Machine learning approaches and algorithms are spreading in wide areas in research and technology. Cybersecurity breaches are the common anomalies for networked and distributed infrastructures which are monitored, registered, and described carefully. However, the description of each security breaches episode and its classification is still a difficult problem, especially in highly complex telecommunication infrastructure. Railway information infrastructure usually has a large scale and large diversity of possible security breaches. Today's situation shows the registering of the security breaches has a mature and stable character, but the problem of their automated classification is not solved completely. Many studies on security breaches multiclass classification show inadequate accuracy of classification. We investigated the origins of this problem and suggested the possible roots consist in disbalance the datasets used for machine learning multiclass classification. Thus, we proposed an approach to improve the accuracy of the classification and verified our approach on the really collected datasets with cybersecurity breaches in railway telecommunication infrastructure.
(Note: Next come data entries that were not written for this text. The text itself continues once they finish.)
From an optimization exercise on the open Yosys and OpenROAD flow, aimed at small area; shortcuts taken in it are not production practice.
At most, simulation tests tie the RTL to the original design; equivalence was not proved.
Power is estimated from default activity; no workload was simulated.

==> flow/design.v (excerpt) <==
module vdx_istore_ecc (
    input  wire          clk,
    input  wire          rst,
    input  wire          wr_valid,
    input  wire [79:0]   wr_data,
    output reg           enc_valid,
    output reg  [7:0]    enc_chk,
    input  wire [3:0]    rd_valid,
    input  wire [351:0]  rd_word,
    output reg  [3:0]    chk_valid,
    output wire [7:0]    chk_status,
    output wire [319:0]  chk_data,
    output wire [3:0]    wb_valid,
    output wire [31:0]   wb_chk,
    input  wire          cnt_clr,
    output reg  [15:0]   ce_cnt
);
For scale: about 2600 cells after synthesis, about 830 I/O pins, roughly 28000 um2 of cells after synthesis.
Settings: LEC_CHECK=0, CAP_MARGIN=0, CORE_AREA=2 2.72 498 109.52, DIE_AREA=0 0 500 112, GPL_TIMING_DRIVEN=0, SLEW_MARGIN=0, SYNTH_HIERARCHICAL=1, SYNTH_MINIMUM_KEEP_SIZE=0; clock period 8.0 ns.
standard.sh (not shown) runs the stock make flow with config.mk's settings and CLKGATE_MAP_FILE= SYNTH_SCRIPT=/design/flow/synth_recipe.tcl, a recipe that flattens the netlist after the stock synthesis.
==> flow/flow/run.sh <==
#!/bin/bash
# The standard layout (the standard.sh, standard synthesis unchanged),
# with these changes:
#  - the port buffers that buffer_ports inserts on every input and output
#    are buf_1 instead of the default cell;
#  - global placement is not timing driven, and the synthesis buffers are
#    removed before it as the timing-driven flow does;
#  - clock tree synthesis uses larger sink clusters of clkbuf_8 and no
#    dummy loads.
set -euo pipefail
CTS="-sink_clustering_enable -repair_clock_nets -dont_use_dummy_load"
CTS="$CTS -buf_list {${CTS_BUFS:-sky130_fd_sc_hd__clkbuf_8}}"
CTS="$CTS -sink_clustering_size ${CTS_SIZE:-15} -sink_clustering_max_diameter ${CTS_DIAM:-50}"
here=$(cd "$(dirname "$0")" && pwd)
bash standard.sh \
  "PRE_GLOBAL_PLACE_TCL=$here/pre_gpl.tcl" \
  "BUFFER_PORTS_ARGS=-buffer_cell sky130_fd_sc_hd__buf_1" \
  "CTS_ARGS=$CTS" \
  finish > standard.log 2>&1
==> flow/flow/pre_gpl.tcl <==
# Sourced before global placement (PRE_GLOBAL_PLACE_TCL). Placement here is
# not timing driven (GPL_TIMING_DRIVEN 0), and the flow removes the
# synthesis buffers only for timing-driven placement, so remove them here.
remove_buffers
Next try:
--- a/flow/flow/run.sh
+++ b/flow/flow/run.sh
@@ -6,2 +5,0 @@
-#  - global placement is not timing driven, and the synthesis buffers are
-#    removed before it as the timing-driven flow does;
@@ -14 +11,0 @@
-here=$(cd "$(dirname "$0")" && pwd)
@@ -16 +12,0 @@
-  "PRE_GLOBAL_PLACE_TCL=$here/pre_gpl.tcl" \
- GPL_TIMING_DRIVEN: 0 -> default
removed: flow/flow/pre_gpl.tcl
=>
- design area is about the same
- clock power stays flat
- clock-buffer cell count stays the same
- wire length rose slightly
- worst setup slack is better by 98 ps
- die area does not change
- sequential power is about the same
- register-to-register slack is better by 160 ps
Context: an optimization exercise on an open-source flow, tuned for small area, a short achievable clock period and few clock cycles per item. The choices shown serve that exercise and are no tape-out recipe.
RTL that was checked went through simulation tests only; none was proved equivalent to the original.

==> inputs of violet <==
## qg_spread_quant
module qg_spread_quant (
    input  wire         clk,
    input  wire         rst,
    input  wire         in_valid,
    output wire         in_ready,
    input  wire         in_first,    
    input  wire         in_blank,    
    input  wire         in_dots,     
    input  wire         in_grey3,    
    input  wire [16:0]  in_share,    
    input  wire [15:0]  in_gain,     
    input  wire [2:0]   in_lev,      
    input  wire [127:0] in_vol,      
    output reg          out_valid,
    output reg  [2:0]   out_lev,
    output reg          out_clip
);
Settings: LEC_CHECK=0, ABC_AREA=1, CAP_MARGIN=20, CORE_MARGIN=2, CORE_UTILIZATION=40, CTS_CLUSTER_DIAMETER=100, CTS_CLUSTER_SIZE=22, PLACE_DENSITY=0.6, SLEW_MARGIN=20; clock period 36.0 ns.
standard.sh (not shown) runs the stock make flow with config.mk's settings and CLKGATE_MAP_FILE= SYNTH_SCRIPT=/design/flow/synth_recipe.tcl, a recipe that flattens the netlist after the stock synthesis.
==> flow/flow/run.sh <==
#!/bin/bash
# The standard layout, except that the ports are buffered with the
# smallest buffer (sky130_fd_sc_hd__buf_1) instead of the delay cell
# buffer_ports picks by itself, and clock tree synthesis uses smaller
# leaf buffers and adds no dummy loads.  Synthesis is the standard one.
set -euo pipefail
bash standard.sh synth > synth.log 2>&1
bash standard.sh "BUFFER_PORTS_ARGS=-buffer_cell sky130_fd_sc_hd__buf_1" \
    "CTS_ARGS=-sink_clustering_enable -repair_clock_nets -sink_clustering_size 16 -sink_clustering_max_diameter 80 -sink_clustering_buffer sky130_fd_sc_hd__clkbuf_8 -dont_use_dummy_load" \
    finish > layout.log 2>&1
==> fjord (differences from violet) <==
--- a/flow/design.v
+++ b/flow/design.v
@@ -15,31 +15,31 @@
     output reg  [2:0]   out_lev,
     output reg          out_clip
 );
     assign in_ready = 1'b1;
     reg         s1_valid;
     reg         s1_first, s1_blank, s1_dots, s1_grey3;
     reg [16:0]  s1_share;
-    reg [15:0]  s1_ngain;    
+    reg [15:0]  s1_gain;
     reg [2:0]   s1_lev;
     reg [111:0] s1_vol;
     always @(posedge clk) begin
         s1_valid <= in_valid && !rst;
         s1_first <= in_first;
         s1_blank <= in_blank;
         s1_dots  <= in_dots;
         s1_grey3 <= in_grey3;
         s1_share <= in_share;
-        s1_ngain <= ~(in_dots ? 16'h4000 : in_gain);
+        s1_gain  <= in_dots ? 16'h4000 : in_gain;
         s1_lev   <= in_lev;
         s1_vol   <= in_vol[127:16];
     end
     genvar gi;
     wire [18:-1] bs = {2'b00, s1_share, 1'b0};     
-    wire [15:0]  bg = ~s1_ngain;
+    wire [15:0]  bg = s1_gain;
     wire [32:0] mul_a, mul_b;
     wire bn0 = bs[1];
     wire b10 = bs[0] ^ 1'b0;
     wire b20 = (bs[1] & ~bs[0] & ~1'b0) | (~bs[1] & bs[0] & 1'b0);
     wire bp0_0 = ((b10 & bg[0]) | (b20 & 1'b0)) ^ bn0;
     wire bp0_1 = ((b10 & bg[1]) | (b20 & bg[0])) ^ bn0;
     wire bp0_2 = ((b10 & bg[2]) | (b20 & bg[1])) ^ bn0;
@@ -487,89 +487,65 @@
     wire c268 = (c208 & s209) | (c208 & 1'b1) | (s209 & 1'b1);
     wire s269 = c210 ^ ~bn7 ^ bp8_15;
     wire c270 = (c210 & ~bn7) | (c210 & bp8_15) | (~bn7 & bp8_15);
     wire s271 = bp8_16 ^ 1'b1;
     wire c272 = bp8_16 & 1'b1;
     assign mul_a = {c270, c268, c266, c264, c262, c260, c258, c256, c254, c252, c250, c248, c246, c244, c242, c240, c238, c236, c234, c232, c230, c228, c226, c224, c222, c220, c218, c216, c214, c212, s211, bp0_1, bp0_0};
     assign mul_b = {s271, s269, s267, s265, s263, s261, s259, s257, s255, s253, s251, s249, s247, s245, s243, s241, s239, s237, s235, s233, s231, s229, s227, s225, s223, s221, s219, s217, s215, s213, bn1, 1'b0, bn0};
-    function carry13(input [12:0] x, input [12:0] y);
-        integer k;
-        reg c;
-        begin
-            c = 1'b0;
-            for (k = 0; k < 13; k = k + 1)
-                c = (x[k] & y[k]) | (x[k] & c) | (y[k] & c);
-            carry13 = c;
-        end
-    endfunction
-    wire [32:13] prod = mul_a[32:13] + mul_b[32:13] + carry13(mul_a[12:0], mul_b[12:0]);
+    wire [32:0] prod = mul_a + mul_b;             
     wire        sat  = !s1_dots && (|prod[32:30]);
-    wire [15:0] v1 [0:7];                        
+    wire [16:0] a    = sat ? 17'h0ffff : prod[30:14];
+    wire [15:0] v1 [0:7];
     assign v1[0] = 16'd0;
     generate
         for (gi = 1; gi < 8; gi = gi + 1) begin : g_v1
             assign v1[gi] = s1_vol[16*gi-16 +: 16];
         end
     endgenerate
-    wire [16:0] a    = sat ? 17'h0ffff : prod[30:14];
+    wire [15:0] own_vol = v1[s1_lev];
+    wire [17:0] base    = own_vol + a;
     reg         s2_valid;
     reg         s2_blank, s2_grey3;
-    reg [16:0]  s2_a;
-    reg [15:0]  s2_own;
+    reg [17:0]  s2_base;
     reg [111:0] s2_vol;
     always @(posedge clk) begin
         s2_valid <= s1_valid && !rst;
         s2_blank <= s1_blank;
         s2_grey3 <= s1_grey3;
-        s2_a     <= a;
-        s2_own   <= v1[s1_lev];
+        s2_base  <= base;
         s2_vol   <= s1_vol;
     end
     wire [15:0] v [0:8];
     assign v[0] = 16'd0;
     assign v[8] = 16'd0;
     generate
         for (gi = 1; gi < 8; gi = gi + 1) begin : g_v2
             assign v[gi] = s2_vol[16*gi-16 +: 16];
         end
     endgenerate
-    reg  [15:0] c_want;
-    reg  [15:0] c_nvol;      
-    wire [18:0] w_p  = {3'd0, s2_own};
-    wire [18:0] w_q  = {2'd0, s2_a};
-    wire [18:0] w_v  = {3'b111, c_nvol};
-    wire [18:0] w_s1 = w_p ^ w_q ^ w_v;
-    wire [18:0] w_c1 = (w_p & w_q) | (w_p & w_v) | (w_q & w_v);
-    wire [18:0] w_r  = {w_c1[17:0], 1'b1};
-    wire [18:0] w_u  = {3'd0, c_want};
-    wire [18:0] w_s2 = w_s1 ^ w_r ^ w_u;
-    wire [18:0] w_c2 = (w_s1 & w_r) | (w_s1 & w_u) | (w_r & w_u);
-    wire [18:0] want = w_s2 + {w_c2[17:0], 1'b0};
+    reg  [18:0] c_want;
+    reg  [15:0] c_vol;
+    wire [18:0] w_x = {1'b0, s2_base};
+    wire [18:0] w_y = c_want;
+    wire [18:0] w_z = {3'b111, ~c_vol};
+    wire [18:0] w_s = w_x ^ w_y ^ w_z;
+    wire [18:0] w_c = (w_x & w_y) | (w_x & w_z) | (w_y & w_z);
+    wire [18:0] want = w_s + {w_c[17:0], 1'b1};
     wire        neg  = want[18];
     wire        big  = !neg && (|want[17:16]);
-    function carry19(input [18:0] x, input [18:0] y, input ci);
-        integer k;
-        reg c;
-        begin
-            c = ci;
-            for (k = 0; k < 19; k = k + 1)
-                c = (x[k] & y[k]) | (x[k] & c) | (y[k] & c);
-            carry19 = c;
-        end
-    endfunction
-    wire [19:0] nw2 = ~{want, 1'b0};
+    wire [19:0] w2 = {want, 1'b0};
     wire [7:1]  up;
     generate
         for (gi = 1; gi < 8; gi = gi + 1) begin : g_up
-            wire [19:0] y = {4'd0, v[gi-1]};
-            wire [19:0] z = {4'd0, v[gi]};
-            wire [19:0] s = nw2 ^ y ^ z;
-            wire [19:0] c = (nw2 & y) | (nw2 & z) | (y & z);
-            wire        t = s[19] ^ c[18] ^ carry19(s[18:0], {c[17:0], 1'b0}, 1'b1);
-            assign up[gi] = (gi < 4 || s2_grey3) && t && carry19({3'd0, v[gi]}, {3'b111, ~v[gi-1]}, 1'b0);
+            wire [19:0] y = {4'hf, ~v[gi-1]};
+            wire [19:0] z = {4'hf, ~v[gi]};
+            wire [19:0] s = w2 ^ y ^ z;
+            wire [19:0] c = (w2 & y) | (w2 & z) | (y & z);
+            wire [19:0] t = s + {c[18:0], 1'b1};
+            assign up[gi] = (gi < 4 || s2_grey3) && !t[19] && (v[gi] != v[gi-1]);
         end
     endgenerate
     wire [7:0] at_b;
     assign at_b[7] = up[7];
     assign at_b[6] = up[6] && !up[7];
     assign at_b[5] = up[5] && !(|up[7:6]);
     assign at_b[4] = up[4] && !(|up[7:5]);
@@ -584,22 +560,24 @@
     integer l;
     always @(*) begin
         v_sel = 16'd0;
         for (l = 1; l < 8; l = l + 1)
             v_sel = v_sel | ({16{at_b[l]}} & v[l]);
     end
     wire [15:0] v_top = s2_grey3 ? v[7] : v[3];
-    wire        clip  = !neg && (big || !carry19({3'd0, v_top}, {3'b111, nw2[16:1]}, 1'b1));
+    wire        clip  = !neg && (big || want[15:0] > v_top);
     wire        zero  = clip || neg;
     always @(posedge clk) begin
         out_valid <= s2_valid && !rst;
-        if (rst || (s1_valid && s1_first)) begin
-            c_want <= 16'd0;
-            c_nvol <= 16'hffff;
+        if (s1_valid && s1_first) begin
+            c_want <= 19'd0;
+            c_vol  <= 16'd0;
         end else if (s2_valid && !s2_blank) begin
-            c_want <= zero ? 16'd0 : want[15:0];
-            c_nvol <= zero ? 16'hffff : ~v_sel;
+            c_want <= zero ? 19'd0 : want;
+            c_vol  <= zero ? 16'd0 : v_sel;
+        end
+        if (s2_valid) begin
+            out_lev  <= s2_blank ? 3'd0 : best;
+            out_clip <= !s2_blank && clip;
         end
-        out_lev  <= s2_blank ? 3'd0 : best;
-        out_clip <= !s2_blank && clip;
     end
 endmodule
==> flow/run.sh (new file) <==
#!/bin/bash
# synth_recipe.tcl (not shown) runs the flow's synth.tcl, then flattens the netlist and writes it again
# the make line also repeats each setting of config.mk as NAME=value (left out here)
make -C /OpenROAD-flow-scripts/flow DESIGN_CONFIG=/design/flow/config.mk WORK_HOME=/design/flow/orfs CLKGATE_MAP_FILE= SYNTH_SCRIPT=/design/flow/synth_recipe.tcl finish
Settings changed: CTS_CLUSTER_DIAMETER 100 to not set, CTS_CLUSTER_SIZE 22 to not set.
removed: flow/flow/run.sh
removed: flow/standard.sh
==> run summary <==
Of fjord and violet, fjord has the higher die area (gap about 10%, measured against violet).
Against violet, the synthesized cell count of fjord is larger by about 8%.
violet completed with no timing, DRC or antenna violations. fjord completed with no timing, DRC or antenna violations.
First-iteration DRC count: fjord is higher than violet (14%).
Register-to-register slack: fjord is worse than violet (2.8 ns).
Clock skew: fjord is lower than violet (0.049 ns).
Against fjord, the cell count of violet is lower by 9.1%.
Testbench counts of violet, summed over its fixed seeds: cycles 40,016, items 40,000.
For fjord, only the layout was checked, not whether the RTL still works.

[static timing again, ports no longer ideal]
The flow's constraints put no driver on any port. The routed layouts listed below were extracted and timed again, unchanged, in two steps. Step 1 (the two cells are an assumption about what drives the block):
set clk [get_ports {clk}]
set_driving_cell -lib_cell sky130_fd_sc_hd__clkbuf_16 $clk
set_driving_cell -lib_cell sky130_fd_sc_hd__buf_2 [delete_from_list [all_inputs] $clk]
Step 2, shift: input delay + t, output delay - t, t = (earliest + latest rising clock arrival at the registers) / 2. This alone moves slack from input paths to output paths. Slacks: ideal ports / drivers / drivers and shift; pairs: ideal ports / drivers.
run | t, ns | setup slack, ns | hold slack, ns
violet | 0.592 | 27.765 / 27.703 / 27.886 | 0.310 / 0.310 / 0.310
fjord | 0.623 | 26.310 / 26.310 / 26.310 | 0.326 / 0.326 / 0.326
After both steps every run listed still meets setup and hold.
We analyzed the results of applying three imbalanced learning methodologies, namely random oversampling, synthetic minority oversampling technique, and the last one with Tomek links. We have implemented three machine learning algorithms, namely Naïve Bayes, K-means, and support vector machine, on disbalances and balanced data to estimate imbalance learning methodologies with comparing results. The proposed approach demonstrated the increase of the accuracy for multiclass classification in the range from 30 to 41%, depending on the imbalanced learning technique.
利用不平衡学习改进铁路基础设施网络安全漏洞多类分类
机器学习方法和算法正在广泛的研究和技术领域中传播。网络安全漏洞是网络和分布式基础设施的常见异常,需要仔细监控、注册和描述。然而,安全漏洞事件的描述及其分类仍然是一个难题,特别是在高度复杂的电信基础设施中。铁路信息基础设施通常具有规模大、种类多的安全漏洞。目前的情况表明,安全漏洞的登记具有成熟和稳定的特点,但其自动分类的问题并没有完全解决。许多关于安全漏洞多类分类的研究表明,分类的准确性不足。我们研究了这个问题的根源,并提出可能的根源在于用于机器学习多类分类的数据集的不平衡。因此,我们提出了一种提高分类准确性的方法,并在铁路电信基础设施中具有网络安全漏洞的真实收集数据集上验证了我们的方法。我们分析了三种不平衡学习方法的结果,即随机过采样技术、合成少数过采样技术和最后一种带有Tomek链接的不平衡学习方法。我们在失衡和平衡数据上实现了三种机器学习算法,即Naïve贝叶斯、K-means和支持向量机,通过比较结果来估计失衡学习方法。根据不平衡学习技术的不同,所提出的方法可以将多类分类的准确率提高30%到41%。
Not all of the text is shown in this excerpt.